_Work to complete_
Where does the string "HourL" occur in the records below? Copy every line that holds it.

··· Data extract ···

--- design.v ---
module stopwatch_module
( clk,  RSTn3, key, HEX0, HEX1, HEX2, HEX3);  
input clk;
input RSTn3;
input key;
output [6:0] HEX0;
output [6:0] HEX1;
output [6:0] HEX2;
output [6:0] HEX3;
reg ST1;
reg [3:0] SecL = 4'd0;
reg [3:0] SecH = 4'd0;
reg [3:0] MinL = 4'd0;
reg [3:0] MinH = 4'd0;
reg  [6:0] HEX0;
reg  [6:0] HEX1;
reg  [6:0] HEX2;
reg  [6:0] HEX3;
parameter     _0 = 7'b1000000, _1 = 7'b1111001, _2 = 7'b0100100,
			 	  _3 = 7'b0110000, _4 = 7'b0011001, _5 = 7'b0010010,
			 	  _6 = 7'b0000010, _7 = 7'b1111000, _8 = 7'b0000000,
				  _9 = 7'b0010000, _10 = 7'b1111111;
reg CLK = 0;
reg [24:0]Count;
parameter T1HZ = 25'd25_000_000;
always @ (posedge clk)
    begin 
	   if(Count == T1HZ - 25'b1 )
		    begin
					Count <= 0;
					CLK <= ~CLK;
				end
			else
				Count <= Count + 1;
		end				  
always @ (negedge RSTn3  or negedge key )
    begin 
	   if (RSTn3 == 0)
		  begin
		    ST1 <= 0;
		  end
		else 
		  begin 
		    if (ST1 == 1)
			   begin
				  ST1 <= 0;
				end
			 else
			   ST1 <= 1;
			end 			
	end 
	always @ ( posedge CLK  or negedge RSTn3 )
		begin
			if( !RSTn3 )
				begin 
					SecL <= 0;
					SecH <= 0;
					MinL <= 0;
					MinH <= 0;
				end
			else
				begin
                if( ST1 == 1 )
					   begin
							  SecL <= SecL;
					        SecH <= SecH;
					        MinL <= MinL;
					        MinH <= MinH;
						end
				    else
					 	begin 	  
							if( SecL == 'd9 )
						begin 
			            SecL <= 0;			
							if( SecH == 'd5 )
								begin
								   SecH <= 0;
									if( MinL == 'd9 )
										begin
											MinL <= 0;
											if( MinH == 'd5 )
												begin
													MinH <= 0;
                                    end
											else
												MinH <= MinH + 1;
										end
									else
										MinL <= MinL + 1;
								end
							else
								SecH <= SecH + 1;
						end
					else
						SecL <= SecL + 1;
				end
			end
		end	  
always @ (posedge clk)
    begin 
      case(SecL)	 
						'd0:  HEX0 = _0;
						'd1:  HEX0 = _1;
						'd2:  HEX0 = _2;
						'd3:  HEX0 = _3;
						'd4:  HEX0 = _4;
						'd5:  HEX0 = _5;
						'd6:  HEX0 = _6;
						'd7:  HEX0 = _7;
						'd8:  HEX0 = _8;
						'd9:  HEX0 = _9;
						'd10:  HEX0 = _10;
      endcase	
      case(SecH)	 
						'd0:  HEX1 = _0;
						'd1:  HEX1 = _1;
						'd2:  HEX1 = _2;
						'd3:  HEX1 = _3;
						'd4:  HEX1 = _4;
						'd5:  HEX1 = _5;
						'd6:  HEX1 = _6;
						'd7:  HEX1 = _7;
						'd8:  HEX1 = _8;
						'd9:  HEX1 = _9;
						'd10:  HEX1 = _10;
      endcase	
      case(MinL)	 
						'd0:  HEX2 = _0;
						'd1:  HEX2 = _1;
						'd2:  HEX2 = _2;
						'd3:  HEX2 = _3;
						'd4:  HEX2 = _4;
						'd5:  HEX2 = _5;
						'd6:  HEX2 = _6;
						'd7:  HEX2 = _7;
						'd8:  HEX2 = _8;
						'd9:  HEX2 = _9;
						'd10:  HEX2 = _10;
      endcase			
      case(MinH)	 
						'd0:  HEX3 = _0;
						'd1:  HEX3 = _1;
						'd2:  HEX3 = _2;
						'd3:  HEX3 = _3;
						'd4:  HEX3 = _4;
						'd5:  HEX3 = _5;
						'd6:  HEX3 = _6;
						'd7:  HEX3 = _7;
						'd8:  HEX3 = _8;
						'd9:  HEX3 = _9;
						'd10:  HEX3 = _10;
      endcase			
	end
endmodule
==> flow/design.v <==
module alarm_module
(
clk,
shi,
fen, 
RST_CLK1,RST_CLK2,
SW2,SW3,
HEX4,HEX5,HEX6,HEX7,
Led_Out1,
);
input clk;
input RST_CLK1,RST_CLK2;
input SW2,SW3;
input shi,fen;
output [6:0] HEX4;
output [6:0] HEX5;
output [6:0] HEX6;
output [6:0] HEX7;
output Led_Out1;
reg [3:0] HourL = 4'd0;
reg [3:0] HourH = 4'd0;
reg [3:0] MinL = 4'd0;
reg [3:0] MinH = 4'd0;
reg  [6:0] HEX4;
reg  [6:0] HEX5;
reg  [6:0] HEX6;
reg  [6:0] HEX7;
 parameter     _0 = 7'b1000000, _1 = 7'b1111001, _2 = 7'b0100100,
			 	  _3 = 7'b0110000, _4 = 7'b0011001, _5 = 7'b0010010,
			 	  _6 = 7'b0000010, _7 = 7'b1111000, _8 = 7'b0000000,
				  _9 = 7'b0010000, _10 = 7'b1111111;
reg CLK_1HZ = 0;
reg [24:0]Count;
parameter T1HZ = 25'd25_000_000;
always @ (posedge clk)
    begin 
	   if(Count == T1HZ - 25'b1 )
		    begin
					Count <= 0;
					CLK_1HZ <= ~CLK_1HZ;
				end
			else
				Count <= Count + 1;
		end				  
	always @ ( posedge CLK_1HZ  or negedge RST_CLK1 )
		begin
			if( !RST_CLK1 )
				begin 
					MinL <= 0;
					MinH <= 0;
				end
			else
				begin
                if( SW2 == 1 )
					   begin
							  MinL <= MinL;
					        MinH <= MinH;
						end
				    else
					 	begin 	  
							if( MinL == 'd9 )
								begin 
								MinL <= 0;			
								if( MinH == 'd5 )
										MinH <= 0;
								else
									MinH <= MinH + 1;
								end
							else
								MinL <= MinL + 1;
						end
				end
		end
			always @ ( posedge CLK_1HZ  or negedge RST_CLK2 )
		begin
			if( !RST_CLK2 )
				begin 
					HourL <= 0;
					HourH <= 0;
				end
			else
				begin
                if( SW3 == 1 )
					   begin
							  HourL <= HourL;
					        HourH <= HourH;
						end
				    else
					 	begin 	  
							if( HourL == 'd9 )
								begin
								HourL <= 0;			
								HourH <= HourH + 1;
								end
							else if(HourL == 'd3 && HourH == 'd2)
								begin
								HourL <= 0;
								HourH <= 0;
								end
							else
								HourL <= HourL + 1;
						end
				end
		end
wire [7:0] FEN;
wire [7:0] SHI;	
reg Led_Out1;	
assign FEN = MinL +MinH*10;
assign SHI = HourL +HourH*10;
always @ (posedge clk)
    begin 
	   if ( (FEN == fen) && (SHI == shi) )
		Led_Out1 <= 1;
		else  
		  Led_Out1 <= 0;
	 end
always @ (posedge clk)
    begin 
      case(MinL)	 
						'd0:  HEX4 = _0;
						'd1:  HEX4 = _1;
						'd2:  HEX4 = _2;
						'd3:  HEX4 = _3;
						'd4:  HEX4 = _4;
						'd5:  HEX4 = _5;
						'd6:  HEX4 = _6;
						'd7:  HEX4 = _7;
						'd8:  HEX4 = _8;
						'd9:  HEX4 = _9;
						'd10:  HEX4 = _10;
      endcase	
      case(MinH)	 
						'd0:  HEX5 = _0;
						'd1:  HEX5 = _1;
						'd2:  HEX5 = _2;
						'd3:  HEX5 = _3;
						'd4:  HEX5 = _4;
						'd5:  HEX5 = _5;
						'd6:  HEX5 = _6;
						'd7:  HEX5 = _7;
						'd8:  HEX5 = _8;
						'd9:  HEX5 = _9;
						'd10:  HEX5 = _10;
      endcase	
      case(HourL)	 
						'd0:  HEX6 = _0;
						'd1:  HEX6 = _1;
						'd2:  HEX6 = _2;
						'd3:  HEX6 = _3;
						'd4:  HEX6 = _4;
						'd5:  HEX6 = _5;
						'd6:  HEX6 = _6;
						'd7:  HEX6 = _7;
						'd8:  HEX6 = _8;
						'd9:  HEX6 = _9;
						'd10:  HEX6 = _10;
      endcase			
      case(HourH)	 
						'd0:  HEX7 = _0;
						'd1:  HEX7 = _1;
						'd2:  HEX7 = _2;
						'd3:  HEX7 = _3;
						'd4:  HEX7 = _4;
						'd5:  HEX7 = _5;
						'd6:  HEX7 = _6;
						'd7:  HEX7 = _7;
						'd8:  HEX7 = _8;
						'd9:  HEX7 = _9;
						'd10:  HEX7 = _10;
      endcase			
	 end
endmodule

···

_Solved exercise_
reg [3:0] HourL = 4'd0;
					HourL <= 0;
							  HourL <= HourL;
							if( HourL == 'd9 )
								HourL <= 0;			
							else if(HourL == 'd3 && HourH == 'd2)
								HourL <= 0;
								HourL <= HourL + 1;
assign SHI = HourL +HourH*10;
      case(HourL)	 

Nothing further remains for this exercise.